Exercise aim:
Please transcribe the data that follows exactly, from its first line through the line that contains "export CORE_MARGIN = 3".

Given records:
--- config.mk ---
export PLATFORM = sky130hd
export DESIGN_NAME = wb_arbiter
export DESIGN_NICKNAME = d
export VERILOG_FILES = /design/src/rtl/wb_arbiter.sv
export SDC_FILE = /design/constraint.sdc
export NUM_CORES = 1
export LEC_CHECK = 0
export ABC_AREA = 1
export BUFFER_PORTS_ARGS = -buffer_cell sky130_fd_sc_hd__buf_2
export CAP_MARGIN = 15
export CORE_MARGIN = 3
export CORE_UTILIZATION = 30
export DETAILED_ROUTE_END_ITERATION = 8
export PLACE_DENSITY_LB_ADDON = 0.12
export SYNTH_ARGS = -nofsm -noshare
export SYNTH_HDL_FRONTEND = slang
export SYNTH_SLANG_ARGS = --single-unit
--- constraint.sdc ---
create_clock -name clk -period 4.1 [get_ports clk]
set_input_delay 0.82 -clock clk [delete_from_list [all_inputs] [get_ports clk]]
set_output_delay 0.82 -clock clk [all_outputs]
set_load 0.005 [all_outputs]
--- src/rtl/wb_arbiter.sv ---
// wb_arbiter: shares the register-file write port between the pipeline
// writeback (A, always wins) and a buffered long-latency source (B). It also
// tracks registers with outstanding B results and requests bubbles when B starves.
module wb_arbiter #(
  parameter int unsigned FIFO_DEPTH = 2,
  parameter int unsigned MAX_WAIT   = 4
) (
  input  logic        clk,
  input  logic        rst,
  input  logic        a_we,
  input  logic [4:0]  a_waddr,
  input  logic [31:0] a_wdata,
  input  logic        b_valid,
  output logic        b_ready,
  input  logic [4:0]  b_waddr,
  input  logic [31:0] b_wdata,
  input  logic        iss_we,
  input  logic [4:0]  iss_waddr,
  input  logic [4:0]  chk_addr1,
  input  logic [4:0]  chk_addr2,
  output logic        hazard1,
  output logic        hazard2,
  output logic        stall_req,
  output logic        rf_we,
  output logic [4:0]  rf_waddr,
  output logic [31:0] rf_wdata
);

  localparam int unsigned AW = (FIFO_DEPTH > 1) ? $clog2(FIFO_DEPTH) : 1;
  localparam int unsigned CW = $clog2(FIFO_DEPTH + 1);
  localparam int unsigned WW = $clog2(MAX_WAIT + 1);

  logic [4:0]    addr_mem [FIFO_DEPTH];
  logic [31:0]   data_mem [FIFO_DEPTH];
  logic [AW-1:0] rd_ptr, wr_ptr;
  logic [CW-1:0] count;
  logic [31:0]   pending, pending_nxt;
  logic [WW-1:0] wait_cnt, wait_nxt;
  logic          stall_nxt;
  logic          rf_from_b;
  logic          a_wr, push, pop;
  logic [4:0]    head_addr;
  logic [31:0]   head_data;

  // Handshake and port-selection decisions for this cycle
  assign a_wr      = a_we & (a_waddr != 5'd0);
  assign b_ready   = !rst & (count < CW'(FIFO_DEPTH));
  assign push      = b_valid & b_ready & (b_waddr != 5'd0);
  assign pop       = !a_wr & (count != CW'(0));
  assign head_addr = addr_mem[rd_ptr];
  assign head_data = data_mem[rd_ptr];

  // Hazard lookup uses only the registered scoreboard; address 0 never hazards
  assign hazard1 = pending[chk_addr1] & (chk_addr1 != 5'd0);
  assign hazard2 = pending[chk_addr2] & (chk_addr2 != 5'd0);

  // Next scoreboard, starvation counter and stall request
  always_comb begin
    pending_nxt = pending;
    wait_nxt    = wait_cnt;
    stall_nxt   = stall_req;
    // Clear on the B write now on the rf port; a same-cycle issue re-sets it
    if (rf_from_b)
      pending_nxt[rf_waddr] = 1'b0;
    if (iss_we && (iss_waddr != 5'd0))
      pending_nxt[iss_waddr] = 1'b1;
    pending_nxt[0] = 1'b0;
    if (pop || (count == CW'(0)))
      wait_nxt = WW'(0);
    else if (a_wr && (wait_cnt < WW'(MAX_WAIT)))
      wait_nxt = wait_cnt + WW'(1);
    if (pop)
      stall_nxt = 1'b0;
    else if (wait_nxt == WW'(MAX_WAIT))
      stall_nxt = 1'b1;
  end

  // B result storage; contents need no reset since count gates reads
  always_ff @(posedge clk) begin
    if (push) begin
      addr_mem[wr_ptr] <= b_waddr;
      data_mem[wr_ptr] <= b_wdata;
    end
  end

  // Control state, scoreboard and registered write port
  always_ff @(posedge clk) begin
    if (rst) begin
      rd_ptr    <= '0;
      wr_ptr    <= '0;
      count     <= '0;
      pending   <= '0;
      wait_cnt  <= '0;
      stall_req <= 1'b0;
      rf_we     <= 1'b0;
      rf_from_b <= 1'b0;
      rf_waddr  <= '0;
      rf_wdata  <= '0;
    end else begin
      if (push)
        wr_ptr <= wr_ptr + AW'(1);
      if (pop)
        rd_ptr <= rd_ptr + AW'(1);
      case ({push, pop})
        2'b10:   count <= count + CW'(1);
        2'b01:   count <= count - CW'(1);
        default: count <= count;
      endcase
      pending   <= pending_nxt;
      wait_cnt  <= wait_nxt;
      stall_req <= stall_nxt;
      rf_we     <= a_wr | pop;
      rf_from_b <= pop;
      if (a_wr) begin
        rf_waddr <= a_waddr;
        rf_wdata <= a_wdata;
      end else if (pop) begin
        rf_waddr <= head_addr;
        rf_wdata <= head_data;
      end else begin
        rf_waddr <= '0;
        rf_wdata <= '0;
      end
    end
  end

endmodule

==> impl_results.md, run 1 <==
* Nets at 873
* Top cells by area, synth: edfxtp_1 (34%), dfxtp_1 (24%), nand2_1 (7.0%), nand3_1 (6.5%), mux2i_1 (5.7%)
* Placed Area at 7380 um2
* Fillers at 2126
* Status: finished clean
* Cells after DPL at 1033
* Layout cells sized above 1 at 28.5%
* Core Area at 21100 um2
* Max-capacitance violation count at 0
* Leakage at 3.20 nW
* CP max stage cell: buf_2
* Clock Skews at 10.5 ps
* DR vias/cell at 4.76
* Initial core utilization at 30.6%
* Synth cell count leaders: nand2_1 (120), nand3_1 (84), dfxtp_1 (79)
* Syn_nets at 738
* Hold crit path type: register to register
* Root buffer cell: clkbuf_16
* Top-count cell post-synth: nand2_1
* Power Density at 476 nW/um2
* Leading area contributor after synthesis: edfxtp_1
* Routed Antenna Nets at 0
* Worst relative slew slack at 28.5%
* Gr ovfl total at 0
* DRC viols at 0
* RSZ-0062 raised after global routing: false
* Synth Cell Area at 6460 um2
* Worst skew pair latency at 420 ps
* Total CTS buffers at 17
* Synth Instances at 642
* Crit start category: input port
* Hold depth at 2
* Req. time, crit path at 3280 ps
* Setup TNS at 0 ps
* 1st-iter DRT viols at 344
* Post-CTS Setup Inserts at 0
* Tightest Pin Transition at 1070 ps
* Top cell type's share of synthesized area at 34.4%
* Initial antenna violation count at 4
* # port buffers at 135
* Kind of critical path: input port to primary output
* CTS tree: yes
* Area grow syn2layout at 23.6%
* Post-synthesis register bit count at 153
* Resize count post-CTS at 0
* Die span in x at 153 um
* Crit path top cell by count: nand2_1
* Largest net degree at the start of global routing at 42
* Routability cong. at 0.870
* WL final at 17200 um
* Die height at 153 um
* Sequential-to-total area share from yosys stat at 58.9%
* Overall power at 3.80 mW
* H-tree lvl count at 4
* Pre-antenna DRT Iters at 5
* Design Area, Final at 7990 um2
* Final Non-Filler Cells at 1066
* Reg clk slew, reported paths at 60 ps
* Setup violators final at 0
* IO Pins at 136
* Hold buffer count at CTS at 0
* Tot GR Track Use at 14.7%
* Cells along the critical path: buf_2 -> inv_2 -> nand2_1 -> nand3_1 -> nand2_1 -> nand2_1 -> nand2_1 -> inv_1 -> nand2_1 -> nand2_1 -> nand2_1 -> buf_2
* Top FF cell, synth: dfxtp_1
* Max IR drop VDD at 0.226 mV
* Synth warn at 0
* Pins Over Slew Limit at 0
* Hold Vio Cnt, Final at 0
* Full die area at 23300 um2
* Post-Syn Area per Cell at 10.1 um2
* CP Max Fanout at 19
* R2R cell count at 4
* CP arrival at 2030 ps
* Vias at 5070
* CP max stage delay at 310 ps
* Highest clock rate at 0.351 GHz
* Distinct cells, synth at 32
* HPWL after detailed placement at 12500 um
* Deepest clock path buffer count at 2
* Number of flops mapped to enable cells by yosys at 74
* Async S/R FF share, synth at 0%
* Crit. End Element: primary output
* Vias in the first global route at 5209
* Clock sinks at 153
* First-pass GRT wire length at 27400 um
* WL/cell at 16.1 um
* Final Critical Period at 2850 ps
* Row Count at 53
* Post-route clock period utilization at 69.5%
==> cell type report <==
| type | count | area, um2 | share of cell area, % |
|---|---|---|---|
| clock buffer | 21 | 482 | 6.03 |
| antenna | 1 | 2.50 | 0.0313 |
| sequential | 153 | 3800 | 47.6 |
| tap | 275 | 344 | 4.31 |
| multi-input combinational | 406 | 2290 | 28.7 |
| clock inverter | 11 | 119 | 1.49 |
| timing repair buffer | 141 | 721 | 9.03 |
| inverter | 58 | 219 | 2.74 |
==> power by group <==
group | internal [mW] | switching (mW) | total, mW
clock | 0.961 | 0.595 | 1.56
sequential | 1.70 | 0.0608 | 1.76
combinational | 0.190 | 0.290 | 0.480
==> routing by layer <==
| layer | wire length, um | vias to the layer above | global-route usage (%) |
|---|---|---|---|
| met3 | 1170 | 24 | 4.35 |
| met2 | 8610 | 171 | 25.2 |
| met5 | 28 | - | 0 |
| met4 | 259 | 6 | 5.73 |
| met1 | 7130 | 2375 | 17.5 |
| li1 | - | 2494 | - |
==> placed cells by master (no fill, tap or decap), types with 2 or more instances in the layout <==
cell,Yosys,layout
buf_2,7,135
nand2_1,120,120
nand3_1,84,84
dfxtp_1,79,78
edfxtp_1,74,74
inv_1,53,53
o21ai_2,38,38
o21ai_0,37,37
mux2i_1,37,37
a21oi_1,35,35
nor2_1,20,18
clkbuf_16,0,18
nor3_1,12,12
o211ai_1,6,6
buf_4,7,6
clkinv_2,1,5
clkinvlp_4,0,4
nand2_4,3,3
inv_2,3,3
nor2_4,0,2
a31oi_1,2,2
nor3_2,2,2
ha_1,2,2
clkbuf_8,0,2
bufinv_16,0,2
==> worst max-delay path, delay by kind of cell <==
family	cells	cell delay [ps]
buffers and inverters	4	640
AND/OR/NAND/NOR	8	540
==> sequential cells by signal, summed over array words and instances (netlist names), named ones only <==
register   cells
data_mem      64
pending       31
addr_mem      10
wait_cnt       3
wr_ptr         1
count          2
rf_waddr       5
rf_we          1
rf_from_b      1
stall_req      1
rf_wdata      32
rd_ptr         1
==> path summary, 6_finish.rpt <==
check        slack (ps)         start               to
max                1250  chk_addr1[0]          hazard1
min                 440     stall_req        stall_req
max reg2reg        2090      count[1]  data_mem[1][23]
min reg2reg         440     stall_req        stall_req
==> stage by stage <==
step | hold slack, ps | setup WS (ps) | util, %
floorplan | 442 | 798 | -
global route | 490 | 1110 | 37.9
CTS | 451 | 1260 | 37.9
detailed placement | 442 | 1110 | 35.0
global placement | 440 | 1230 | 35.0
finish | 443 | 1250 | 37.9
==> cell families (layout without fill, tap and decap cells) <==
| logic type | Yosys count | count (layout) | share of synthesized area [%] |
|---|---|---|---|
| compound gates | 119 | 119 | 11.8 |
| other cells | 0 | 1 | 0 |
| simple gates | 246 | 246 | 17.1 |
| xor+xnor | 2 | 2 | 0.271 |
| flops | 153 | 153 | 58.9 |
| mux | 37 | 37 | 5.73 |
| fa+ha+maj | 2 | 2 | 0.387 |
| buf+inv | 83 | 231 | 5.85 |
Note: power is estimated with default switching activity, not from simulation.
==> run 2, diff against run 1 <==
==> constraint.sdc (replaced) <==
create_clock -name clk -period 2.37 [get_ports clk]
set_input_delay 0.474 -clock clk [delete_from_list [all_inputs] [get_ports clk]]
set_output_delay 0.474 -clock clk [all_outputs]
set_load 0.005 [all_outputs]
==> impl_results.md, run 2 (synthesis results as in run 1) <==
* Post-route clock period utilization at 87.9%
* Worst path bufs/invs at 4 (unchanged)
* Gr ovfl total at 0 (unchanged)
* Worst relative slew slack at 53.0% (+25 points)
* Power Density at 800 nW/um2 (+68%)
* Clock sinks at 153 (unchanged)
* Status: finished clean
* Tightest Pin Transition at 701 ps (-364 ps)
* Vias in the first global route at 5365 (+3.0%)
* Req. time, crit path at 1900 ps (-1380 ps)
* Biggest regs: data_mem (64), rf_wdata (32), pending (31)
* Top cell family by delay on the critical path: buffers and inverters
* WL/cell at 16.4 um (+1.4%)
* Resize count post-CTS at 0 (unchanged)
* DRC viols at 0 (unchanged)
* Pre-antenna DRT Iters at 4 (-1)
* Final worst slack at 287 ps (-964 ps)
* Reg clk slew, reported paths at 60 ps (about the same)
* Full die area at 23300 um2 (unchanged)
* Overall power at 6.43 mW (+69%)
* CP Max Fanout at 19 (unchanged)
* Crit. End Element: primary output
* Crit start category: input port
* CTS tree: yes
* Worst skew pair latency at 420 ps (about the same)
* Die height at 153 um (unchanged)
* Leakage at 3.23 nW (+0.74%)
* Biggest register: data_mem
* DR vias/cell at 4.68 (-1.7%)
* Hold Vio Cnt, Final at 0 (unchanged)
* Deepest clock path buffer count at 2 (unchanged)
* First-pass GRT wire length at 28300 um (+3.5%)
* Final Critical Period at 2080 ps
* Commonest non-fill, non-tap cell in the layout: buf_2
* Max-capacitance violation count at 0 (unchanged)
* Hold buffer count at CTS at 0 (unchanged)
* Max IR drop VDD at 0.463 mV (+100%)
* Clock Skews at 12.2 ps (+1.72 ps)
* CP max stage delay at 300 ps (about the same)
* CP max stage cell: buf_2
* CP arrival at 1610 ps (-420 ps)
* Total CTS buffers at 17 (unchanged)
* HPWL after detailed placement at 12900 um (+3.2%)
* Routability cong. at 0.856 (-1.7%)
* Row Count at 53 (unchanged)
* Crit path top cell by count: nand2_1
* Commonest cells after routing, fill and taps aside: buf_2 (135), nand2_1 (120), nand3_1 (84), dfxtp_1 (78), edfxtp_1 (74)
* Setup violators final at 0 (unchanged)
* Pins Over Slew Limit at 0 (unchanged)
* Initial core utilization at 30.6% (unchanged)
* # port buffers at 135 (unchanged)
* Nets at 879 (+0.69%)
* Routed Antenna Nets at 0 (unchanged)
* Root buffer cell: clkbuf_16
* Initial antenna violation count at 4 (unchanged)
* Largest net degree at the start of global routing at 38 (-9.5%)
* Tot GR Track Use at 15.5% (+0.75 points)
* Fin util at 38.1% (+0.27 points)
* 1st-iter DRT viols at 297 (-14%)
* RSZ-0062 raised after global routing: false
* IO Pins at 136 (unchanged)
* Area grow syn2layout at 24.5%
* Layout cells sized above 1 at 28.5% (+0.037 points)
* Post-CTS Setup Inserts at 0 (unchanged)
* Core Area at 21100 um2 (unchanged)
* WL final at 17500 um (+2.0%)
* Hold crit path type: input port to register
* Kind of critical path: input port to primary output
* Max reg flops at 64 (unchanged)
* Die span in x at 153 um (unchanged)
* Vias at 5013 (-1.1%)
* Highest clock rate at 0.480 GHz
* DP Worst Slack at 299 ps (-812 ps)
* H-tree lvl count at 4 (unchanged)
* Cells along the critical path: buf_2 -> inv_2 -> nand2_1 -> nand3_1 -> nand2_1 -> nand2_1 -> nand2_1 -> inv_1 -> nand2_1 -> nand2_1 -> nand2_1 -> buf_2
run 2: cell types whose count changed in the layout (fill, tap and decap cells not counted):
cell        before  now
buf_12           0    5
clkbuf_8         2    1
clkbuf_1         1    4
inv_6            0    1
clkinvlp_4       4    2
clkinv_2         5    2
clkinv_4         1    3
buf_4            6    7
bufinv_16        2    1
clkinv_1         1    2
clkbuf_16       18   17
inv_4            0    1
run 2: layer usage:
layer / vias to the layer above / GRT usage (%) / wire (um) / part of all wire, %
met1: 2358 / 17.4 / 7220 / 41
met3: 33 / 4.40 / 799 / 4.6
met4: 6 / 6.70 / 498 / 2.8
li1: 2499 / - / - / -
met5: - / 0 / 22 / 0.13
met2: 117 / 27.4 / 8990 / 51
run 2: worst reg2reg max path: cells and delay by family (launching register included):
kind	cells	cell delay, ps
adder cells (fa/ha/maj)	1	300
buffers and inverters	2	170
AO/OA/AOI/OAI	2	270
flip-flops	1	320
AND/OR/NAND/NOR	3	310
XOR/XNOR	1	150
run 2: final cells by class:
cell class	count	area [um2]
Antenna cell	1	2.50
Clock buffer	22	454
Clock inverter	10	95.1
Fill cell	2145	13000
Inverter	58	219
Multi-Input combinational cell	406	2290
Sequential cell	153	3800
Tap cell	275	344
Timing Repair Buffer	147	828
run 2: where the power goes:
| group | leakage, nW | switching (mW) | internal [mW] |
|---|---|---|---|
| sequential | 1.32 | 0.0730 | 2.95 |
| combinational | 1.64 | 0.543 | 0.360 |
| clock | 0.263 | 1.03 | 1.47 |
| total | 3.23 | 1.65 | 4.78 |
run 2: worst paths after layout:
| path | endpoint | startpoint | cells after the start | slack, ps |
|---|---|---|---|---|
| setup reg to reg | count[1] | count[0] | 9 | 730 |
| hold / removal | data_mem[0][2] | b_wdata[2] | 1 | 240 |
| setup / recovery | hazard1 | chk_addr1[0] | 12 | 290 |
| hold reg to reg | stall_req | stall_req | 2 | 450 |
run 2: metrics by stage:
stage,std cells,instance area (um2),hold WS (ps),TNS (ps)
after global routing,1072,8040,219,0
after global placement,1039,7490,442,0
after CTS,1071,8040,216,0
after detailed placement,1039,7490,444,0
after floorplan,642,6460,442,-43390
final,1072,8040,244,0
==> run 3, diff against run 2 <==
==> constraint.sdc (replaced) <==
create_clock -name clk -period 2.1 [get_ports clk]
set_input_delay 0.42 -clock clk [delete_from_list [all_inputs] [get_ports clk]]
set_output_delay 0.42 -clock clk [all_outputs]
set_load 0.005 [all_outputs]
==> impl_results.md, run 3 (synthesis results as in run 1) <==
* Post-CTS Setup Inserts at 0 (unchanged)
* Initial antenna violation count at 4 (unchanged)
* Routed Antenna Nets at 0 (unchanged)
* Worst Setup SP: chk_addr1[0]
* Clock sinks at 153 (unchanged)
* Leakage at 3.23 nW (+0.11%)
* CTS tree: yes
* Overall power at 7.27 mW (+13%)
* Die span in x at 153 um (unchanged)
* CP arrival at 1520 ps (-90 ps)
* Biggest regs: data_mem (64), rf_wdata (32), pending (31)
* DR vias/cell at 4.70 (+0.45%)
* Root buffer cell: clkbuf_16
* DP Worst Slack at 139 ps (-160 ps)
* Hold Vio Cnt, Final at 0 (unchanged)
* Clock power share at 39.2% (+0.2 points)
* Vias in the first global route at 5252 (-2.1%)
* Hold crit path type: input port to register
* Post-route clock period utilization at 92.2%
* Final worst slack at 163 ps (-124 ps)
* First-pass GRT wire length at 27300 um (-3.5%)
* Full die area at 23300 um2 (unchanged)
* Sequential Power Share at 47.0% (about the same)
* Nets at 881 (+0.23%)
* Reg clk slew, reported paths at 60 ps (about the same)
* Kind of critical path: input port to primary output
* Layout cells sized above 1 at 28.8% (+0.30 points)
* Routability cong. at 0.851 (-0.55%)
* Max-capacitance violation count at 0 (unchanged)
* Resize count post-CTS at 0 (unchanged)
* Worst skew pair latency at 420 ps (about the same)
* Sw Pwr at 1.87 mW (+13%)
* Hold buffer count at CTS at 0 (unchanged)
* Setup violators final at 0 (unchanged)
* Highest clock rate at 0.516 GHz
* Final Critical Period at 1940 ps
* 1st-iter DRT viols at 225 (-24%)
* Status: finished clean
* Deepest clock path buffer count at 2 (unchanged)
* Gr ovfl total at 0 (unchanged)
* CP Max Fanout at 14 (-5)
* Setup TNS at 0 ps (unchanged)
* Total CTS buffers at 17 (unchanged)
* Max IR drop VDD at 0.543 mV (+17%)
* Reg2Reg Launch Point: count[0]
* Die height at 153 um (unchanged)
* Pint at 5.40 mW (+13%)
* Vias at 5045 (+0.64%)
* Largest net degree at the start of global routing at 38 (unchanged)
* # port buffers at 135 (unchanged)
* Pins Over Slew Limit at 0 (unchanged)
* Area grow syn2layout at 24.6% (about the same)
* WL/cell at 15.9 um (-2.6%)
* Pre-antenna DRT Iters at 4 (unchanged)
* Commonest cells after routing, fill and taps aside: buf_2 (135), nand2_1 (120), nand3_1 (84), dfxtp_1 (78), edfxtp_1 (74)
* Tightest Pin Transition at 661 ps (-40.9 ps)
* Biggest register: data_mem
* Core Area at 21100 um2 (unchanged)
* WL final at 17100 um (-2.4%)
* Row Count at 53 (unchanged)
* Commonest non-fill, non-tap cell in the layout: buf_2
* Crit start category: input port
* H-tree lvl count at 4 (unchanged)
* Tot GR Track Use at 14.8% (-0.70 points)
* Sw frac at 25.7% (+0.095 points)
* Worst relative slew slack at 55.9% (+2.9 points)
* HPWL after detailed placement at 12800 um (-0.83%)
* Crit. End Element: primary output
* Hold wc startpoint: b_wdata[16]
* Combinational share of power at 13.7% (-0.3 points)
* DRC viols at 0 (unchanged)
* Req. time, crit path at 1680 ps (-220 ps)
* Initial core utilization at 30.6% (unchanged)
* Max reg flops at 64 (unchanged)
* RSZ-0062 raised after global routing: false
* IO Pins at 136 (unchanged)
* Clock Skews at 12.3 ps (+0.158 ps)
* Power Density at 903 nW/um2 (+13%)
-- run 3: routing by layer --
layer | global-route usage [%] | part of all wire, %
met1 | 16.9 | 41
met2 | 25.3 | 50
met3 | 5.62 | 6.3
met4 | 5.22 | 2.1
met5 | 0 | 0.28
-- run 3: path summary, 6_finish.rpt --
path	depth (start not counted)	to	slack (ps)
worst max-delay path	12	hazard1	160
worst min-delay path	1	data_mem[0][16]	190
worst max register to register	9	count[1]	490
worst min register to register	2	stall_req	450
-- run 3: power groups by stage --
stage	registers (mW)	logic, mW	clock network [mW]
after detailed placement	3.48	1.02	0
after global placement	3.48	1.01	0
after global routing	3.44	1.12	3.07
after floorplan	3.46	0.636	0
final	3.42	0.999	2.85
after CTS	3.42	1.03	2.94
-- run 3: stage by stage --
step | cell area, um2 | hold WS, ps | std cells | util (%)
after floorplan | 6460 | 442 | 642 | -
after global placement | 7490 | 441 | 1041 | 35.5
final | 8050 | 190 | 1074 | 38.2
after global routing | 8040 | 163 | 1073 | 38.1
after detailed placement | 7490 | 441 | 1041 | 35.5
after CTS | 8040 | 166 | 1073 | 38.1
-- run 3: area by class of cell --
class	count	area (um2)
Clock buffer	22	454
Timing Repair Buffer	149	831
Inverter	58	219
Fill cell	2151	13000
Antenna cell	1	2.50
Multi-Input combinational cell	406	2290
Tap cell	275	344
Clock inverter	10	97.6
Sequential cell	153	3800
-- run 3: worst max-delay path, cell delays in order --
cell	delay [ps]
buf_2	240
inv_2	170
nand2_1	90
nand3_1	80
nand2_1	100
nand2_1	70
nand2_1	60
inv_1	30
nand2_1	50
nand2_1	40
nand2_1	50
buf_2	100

Written answer:
--- config.mk ---
export PLATFORM = sky130hd
export DESIGN_NAME = wb_arbiter
export DESIGN_NICKNAME = d
export VERILOG_FILES = /design/src/rtl/wb_arbiter.sv
export SDC_FILE = /design/constraint.sdc
export NUM_CORES = 1
export LEC_CHECK = 0
export ABC_AREA = 1
export BUFFER_PORTS_ARGS = -buffer_cell sky130_fd_sc_hd__buf_2
export CAP_MARGIN = 15
export CORE_MARGIN = 3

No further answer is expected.